IMG_7483Kolejnym winem okazało się Benanti Bianco di Caselle 2o14 (Krople Wina, 65 zł). W rok młodszej odsłonie próbowane podczas Grand Prix Magazynu Wino nie wzbudziło u mnie nadmiernego entuzjazmu (czego nie można powiedzieć o innych etykietach producenta). Niestety również z duecie z sushi nie zachowało się zbyt dobrze i nie udźwignęło tego połączenia.

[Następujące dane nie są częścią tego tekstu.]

==> config.mk <==
export PLATFORM = sky130hd
export DESIGN_NAME = ufbd_div
export DESIGN_NICKNAME = d
export VERILOG_FILES = /design/src/design/ufbd_pkg.sv /design/src/design/ufbd_div.sv
export SDC_FILE = /design/constraint.sdc
export NUM_CORES = 2
export LEC_CHECK = 0
export BUFFER_PORTS_ARGS = -buffer_cell sky130_fd_sc_hd__buf_2
export CAP_MARGIN = 20
export CORE_MARGIN = 2
export CORE_UTILIZATION = 50
export DETAILED_ROUTE_END_ITERATION = 12
export GPL_ROUTABILITY_DRIVEN = 1
export PLACE_DENSITY = 0.65
export SLEW_MARGIN = 20
export SYNTH_ARGS = -nofsm -noshare
export SYNTH_HDL_FRONTEND = slang
export SYNTH_SLANG_ARGS = --single-unit
==> constraint.sdc <==
create_clock -name clk -period 4.1 [get_ports clk]
set_input_delay 0.615 -clock clk [delete_from_list [all_inputs] [get_ports clk]]
set_output_delay 0.615 -clock clk [all_outputs]
set_load 0.02 [all_outputs]
==> src/design/ufbd_pkg.sv <==
// Shared types and constants for the fractional baud divisor.
`default_nettype none
package ufbd_pkg;

  // Dividend: 3 MHz expressed in eighths of a divisor step
  localparam int unsigned NUM_W = 25;
  localparam logic [NUM_W-1:0] CLK_EIGHTHS = 25'd24000000;

  localparam logic [23:0] FAST_LIMIT = 24'd2000000;
  localparam logic [23:0] MED_RATE_IN = 24'd1000000;
  localparam logic [23:0] MIN_RATE = 24'd184;

  localparam logic [21:0] FAST_RATE = 22'd3000000;
  localparam logic [21:0] MED_RATE = 22'd1000000;
  localparam logic [21:0] SAT_RATE = 22'd183;
  localparam logic [17:0] MAX_EIGHTHS = 18'd131071;

  // Request class, decided at the input
  typedef enum logic [1:0] {
    CLS_NORM = 2'd0,
    CLS_FAST = 2'd1,
    CLS_MED = 2'd2,
    CLS_SLOW = 2'd3
  } rate_cls_t;

  // Fraction code by eighths
  function automatic logic [2:0] frac_code(input logic [2:0] eighth);
    logic [2:0] code;
    unique case (eighth)
      3'd0: code = 3'd0;
      3'd1: code = 3'd3;
      3'd2: code = 3'd2;
      3'd3: code = 3'd4;
      3'd4: code = 3'd1;
      3'd5: code = 3'd5;
      3'd6: code = 3'd6;
      default: code = 3'd7;
    endcase
    return code;
  endfunction

endpackage
`default_nettype wire

==> src/design/ufbd_div.sv <==
// Pipelined restoring divider: fixed dividend over a variable divisor, one bit a stage.
`default_nettype none
module ufbd_div #(
  parameter int unsigned DW = 20,
  parameter int unsigned SW = 8
) (
  input  wire logic                          clk,
  input  wire logic                          rst_n,
  input  wire logic                          en,
  input  wire logic                          in_vld,
  input  wire logic [DW-1:0]                 in_den,
  input  wire logic [SW-1:0]                 in_side,
  output logic                               out_vld,
  output logic [ufbd_pkg::NUM_W-1:0]         out_quo,
  output logic [SW-1:0]                      out_side
);
  import ufbd_pkg::*;

  localparam int unsigned NB = NUM_W;

  logic [NB-1:0] vld_r;
  logic [DW-1:0] rem_r  [NB];
  logic [NB-1:0] quo_r  [NB];
  logic [DW-1:0] den_r  [NB];
  logic [SW-1:0] side_r [NB];

  genvar s;
  generate
    for (s = 0; s < NB; s++) begin : g_stage
      logic [DW-1:0] rem_prev;
      logic [NB-1:0] quo_prev;
      logic [DW-1:0] den_prev;
      logic [SW-1:0] side_prev;
      logic          vld_prev;
      logic [DW:0]   trial;
      logic          ge;
      logic [DW:0]   diff;
      logic [DW-1:0] rem_nxt;
      logic [NB-1:0] quo_nxt;

      if (s == 0) begin : g_first
        assign rem_prev  = '0;
        assign quo_prev  = '0;
        assign den_prev  = in_den;
        assign side_prev = in_side;
        assign vld_prev  = in_vld;
      end else begin : g_next
        assign rem_prev  = rem_r[s-1];
        assign quo_prev  = quo_r[s-1];
        assign den_prev  = den_r[s-1];
        assign side_prev = side_r[s-1];
        assign vld_prev  = vld_r[s-1];
      end

      // shift in the next dividend bit, subtract if it fits
      always_comb begin
        trial   = {rem_prev, CLK_EIGHTHS[NB-1-s]};
        ge      = (trial >= {1'b0, den_prev});
        diff    = trial - {1'b0, den_prev};
        rem_nxt = ge ? diff[DW-1:0] : trial[DW-1:0];
        quo_nxt = quo_prev;
        quo_nxt[NB-1-s] = ge;
      end

      always_ff @(posedge clk) begin
        if (!rst_n) begin
          vld_r[s] <= 1'b0;
        end else if (en) begin
          vld_r[s] <= vld_prev;
        end
        if (en) begin
          rem_r[s]  <= rem_nxt;
          quo_r[s]  <= quo_nxt;
          den_r[s]  <= den_prev;
          side_r[s] <= side_prev;
        end
      end
    end
  endgenerate

  assign out_vld  = vld_r[NB-1];
  assign out_quo  = quo_r[NB-1];
  assign out_side = side_r[NB-1];

endmodule
`default_nettype wire
$ cat src/rtl/sdsch_ctrl.sv
module sdsch_ctrl (
    input  logic               i_clk,
    input  logic               i_rst_n,
    input  logic               i_in_valid,
    input  logic               i_last_request,
    output logic               o_in_stall,
    input  sdsch_pkg::t_dp_sts i_sts,
    output sdsch_pkg::t_dp_cmd o_cmd
);

    typedef enum logic [1:0] {
        S_LOAD,
        S_SPLIT,
        S_UP,
        S_DOWN
    } t_state;

    t_state r_state, n_state;
    logic   r_in_stall, n_in_stall;
    logic   accept;

    assign accept     = i_in_valid && !r_in_stall;
    assign o_in_stall = r_in_stall;

    always_comb begin
        n_state      = r_state;
        n_in_stall   = r_in_stall;
        o_cmd.insert = 1'b0;
        o_cmd.split  = 1'b0;
        o_cmd.move   = sdsch_pkg::MV_NONE;
        o_cmd.last   = 1'b0;
        unique case (r_state)
            S_LOAD: begin
                if (accept) begin
                    o_cmd.insert = 1'b1;
                    if (i_last_request) begin
                        n_state    = S_SPLIT;
                        n_in_stall = 1'b1;
                    end
                end
            end
            S_SPLIT: begin
                o_cmd.split = 1'b1;
                n_state     = S_UP;
            end
            S_UP: begin
                if (i_sts.out_free) begin
                    if (i_sts.up_done) begin
                        o_cmd.move = sdsch_pkg::MV_END;
                        o_cmd.last = i_sts.split_zero;
                        if (i_sts.split_zero) begin
                            n_state    = S_LOAD;
                            n_in_stall = 1'b0;
                        end else begin
                            n_state = S_DOWN;
                        end
                    end else begin
                        o_cmd.move = sdsch_pkg::MV_UP;
                    end
                end
            end
            S_DOWN: begin
                if (i_sts.out_free) begin
                    o_cmd.move = sdsch_pkg::MV_DOWN;
                    o_cmd.last = i_sts.idx_zero;
                    if (i_sts.idx_zero) begin
                        n_state    = S_LOAD;
                        n_in_stall = 1'b0;
                    end
                end
            end
            default: begin
                n_state    = S_LOAD;
                n_in_stall = 1'b0;
            end
        endcase
    end

    always_ff @(posedge i_clk) begin
        if (!i_rst_n) begin
            r_state    <= S_LOAD;
            r_in_stall <= 1'b0;
        end else begin
            r_state    <= n_state;
            r_in_stall <= n_in_stall;
        end
    end

endmodule
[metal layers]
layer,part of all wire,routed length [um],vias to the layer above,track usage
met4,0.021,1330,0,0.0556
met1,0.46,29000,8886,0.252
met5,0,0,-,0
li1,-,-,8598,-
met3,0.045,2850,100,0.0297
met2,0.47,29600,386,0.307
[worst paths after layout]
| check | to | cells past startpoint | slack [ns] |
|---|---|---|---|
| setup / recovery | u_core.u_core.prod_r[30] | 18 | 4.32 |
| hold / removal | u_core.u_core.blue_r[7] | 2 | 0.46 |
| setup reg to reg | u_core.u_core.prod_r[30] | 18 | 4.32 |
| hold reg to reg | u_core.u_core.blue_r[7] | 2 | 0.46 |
$ cat src/hw/rtl/trs_pkg.sv
// Shared types, constants and helpers for the thermal ROI statistics block.
// Used by every module under hw/rtl; depends on nothing else.
package trs_pkg;

	localparam int MAX_DIM     = 1024;
	localparam int SAMPLE_BITS = 16;
	localparam int DIM_BITS    = $clog2(MAX_DIM);
	localparam int SIZE_BITS   = DIM_BITS + 1;
	localparam int COUNT_BITS  = 2 * DIM_BITS + 1;
	localparam int SUM_BITS    = SAMPLE_BITS + COUNT_BITS;
	localparam int MAG_BITS    = SUM_BITS - 1;
	localparam int REM_BITS    = COUNT_BITS + 1;
	localparam int STEP_BITS   = $clog2(MAG_BITS);

	localparam int QUEUE_DEPTH = 2;
	localparam int QPTR_BITS   = $clog2(QUEUE_DEPTH);

	localparam int CFG_INDEX_BITS = 3;
	localparam int CFG_DATA_BITS  = SIZE_BITS;

	localparam logic [CFG_INDEX_BITS-1:0] REG_FRAME_WIDTH  = 3'd0;
	localparam logic [CFG_INDEX_BITS-1:0] REG_FRAME_HEIGHT = 3'd1;
	localparam logic [CFG_INDEX_BITS-1:0] REG_CORNER_A_X   = 3'd2;
	localparam logic [CFG_INDEX_BITS-1:0] REG_CORNER_A_Y   = 3'd3;
	localparam logic [CFG_INDEX_BITS-1:0] REG_CORNER_B_X   = 3'd4;
	localparam logic [CFG_INDEX_BITS-1:0] REG_CORNER_B_Y   = 3'd5;

	localparam logic [SIZE_BITS-1:0] RST_FRAME_WIDTH  = SIZE_BITS'(32);
	localparam logic [SIZE_BITS-1:0] RST_FRAME_HEIGHT = SIZE_BITS'(24);

	typedef struct packed {
		logic [SIZE_BITS-1:0] frame_width;
		logic [SIZE_BITS-1:0] frame_height;
		logic [DIM_BITS-1:0]  corner_a_x;
		logic [DIM_BITS-1:0]  corner_a_y;
		logic [DIM_BITS-1:0]  corner_b_x;
		logic [DIM_BITS-1:0]  corner_b_y;
	} cfg_t;

	// Per-frame summary handed from the front to the back end.
	typedef struct packed {
		logic                          stats_valid;
		logic signed [SAMPLE_BITS-1:0] minimum_value;
		logic signed [SAMPLE_BITS-1:0] maximum_value;
		logic signed [SUM_BITS-1:0]    sum;
		logic [COUNT_BITS-1:0]         count;
		logic signed [SAMPLE_BITS-1:0] center_value;
		logic                          center_valid;
		logic [DIM_BITS-1:0]           coldest_x;
		logic [DIM_BITS-1:0]           coldest_y;
		logic [DIM_BITS-1:0]           hottest_x;
		logic [DIM_BITS-1:0]           hottest_y;
	} frame_sum_t;

	typedef enum logic [1:0] {
		ST_IDLE,
		ST_DIVIDE,
		ST_OUTPUT
	} back_state_t;

	// Zero reads as one, anything above MAX_DIM as MAX_DIM.
	function automatic logic [SIZE_BITS-1:0] clamp_dim(input logic [SIZE_BITS-1:0] v);
		logic [SIZE_BITS-1:0] r;
		r = v;
		if (v == '0) begin
			r = SIZE_BITS'(1);
		end else if (v > SIZE_BITS'(MAX_DIM)) begin
			r = SIZE_BITS'(MAX_DIM);
		end
		return r;
	endfunction

endpackage
File: config.mk
export PLATFORM = sky130hd
export DESIGN_NAME = ts_packetizer_core
export DESIGN_NICKNAME = d
export VERILOG_FILES = /design/src/rtl/core/tsp_pkg.sv /design/src/rtl/core/ts_packetizer_core.sv /design/src/rtl/core/tsp_cfg.sv /design/src/rtl/core/tsp_store.sv /design/src/rtl/core/tsp_framer.sv
export SDC_FILE = /design/constraint.sdc
export NUM_CORES = 1
export LEC_CHECK = 0
export BUFFER_PORTS_ARGS = -buffer_cell sky130_fd_sc_hd__buf_2
export CAP_MARGIN = 5
export CORE_ASPECT_RATIO = 0.6
export CORE_MARGIN = 2
export CORE_UTILIZATION = 55
export DETAILED_ROUTE_END_ITERATION = 10
export PLACE_DENSITY = 0.71
export SLEW_MARGIN = 20
export SYNTH_ARGS = -nofsm -noshare
export SYNTH_HDL_FRONTEND = slang
export SYNTH_SLANG_ARGS = --single-unit
File: constraint.sdc
create_clock -name clk -period 5.5 [get_ports clk]
set_input_delay 0 -clock clk [delete_from_list [all_inputs] [get_ports clk]]
set_output_delay 0 -clock clk [all_outputs]
set_load 0.05 [all_outputs]
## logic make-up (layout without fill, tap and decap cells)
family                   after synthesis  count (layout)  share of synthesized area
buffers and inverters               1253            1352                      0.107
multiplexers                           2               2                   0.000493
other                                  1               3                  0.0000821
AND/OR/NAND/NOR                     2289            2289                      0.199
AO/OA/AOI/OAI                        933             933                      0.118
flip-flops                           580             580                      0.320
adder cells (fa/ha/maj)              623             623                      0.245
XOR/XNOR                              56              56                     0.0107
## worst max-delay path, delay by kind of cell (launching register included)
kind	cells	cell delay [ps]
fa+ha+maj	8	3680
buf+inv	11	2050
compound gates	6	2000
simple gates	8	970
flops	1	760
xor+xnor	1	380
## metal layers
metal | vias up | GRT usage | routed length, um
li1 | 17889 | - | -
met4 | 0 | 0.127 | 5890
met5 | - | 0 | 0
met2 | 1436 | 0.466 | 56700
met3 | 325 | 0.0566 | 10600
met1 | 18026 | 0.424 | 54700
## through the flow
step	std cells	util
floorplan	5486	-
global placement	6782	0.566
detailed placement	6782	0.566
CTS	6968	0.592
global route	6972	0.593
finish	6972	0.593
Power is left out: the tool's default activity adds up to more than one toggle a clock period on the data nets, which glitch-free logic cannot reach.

Weingut Schenk-Siebert Scheurebe Spätlese 2011 (Pod Pretextem, 41 zł) pachnie warzywami i morelami – zaskakująco, a jednak przyjemnie. Usta z dobrym balansem cukru i kwasowości. Scheurebe to odmiana, która powstała w 1916 roku w wyniku skrzyżowania Rieslinga oraz Silvanera. Obecnie największą popularnością cieszy się w Hesji Nadreńskiej oraz Palatnacie. Ze względu na sporą aromatyczność i dobrze łączącą się ze słodyczą kwasowość, odmiana wykorzystywana jest głównie do produkcji win półsłodkich i słodkich. Choć samo wino w dłuższym czasie mogłoby być zbyt mdłe i płaskie, do ryby pasowało niemal idealnie.

IMG_7486Skoro jedliśmy sushi nie mogło zabraknąć wspomnianego już na wstępie Gewurztraminera. Tym razem była to butelka ponownie od Weingut Schenk-Siebert – Gewurztraminer Spätlese 2012 (Pod Pretextem, 55 zł). Jak na tę odmianę wino na szczęście nie było przesłodzone. Choć z łatwością można było wyczuć liczi, różę i kandyzowaną skórkę z cytryny, to niezbyt skoncentrowane ciało o dziwo nieco odświeżało ogólny wyraz. Z sushi to klasyczne połączenie nie wzbiło się na wyżyny, ale też nie było się do czego przyczepić.

Przekonaliśmy się, że dobór wina do sushi nie jest oczywisty. Niestety wśród testowanych butelek zabrało musiaków, z którymi w takich połączeniach mamy dobre doświadczenia. Choć klasyczne butelki okazały się bezpiecznymi wyborami, to palmę pierwszeństwo zdobyło Fiano, czego w ciemno bym nie obstawił. To zaś tylko pokazuje ile winnego świata jest jeszcze do odkrycia i jaki jest on różnorodny i zaskakujący.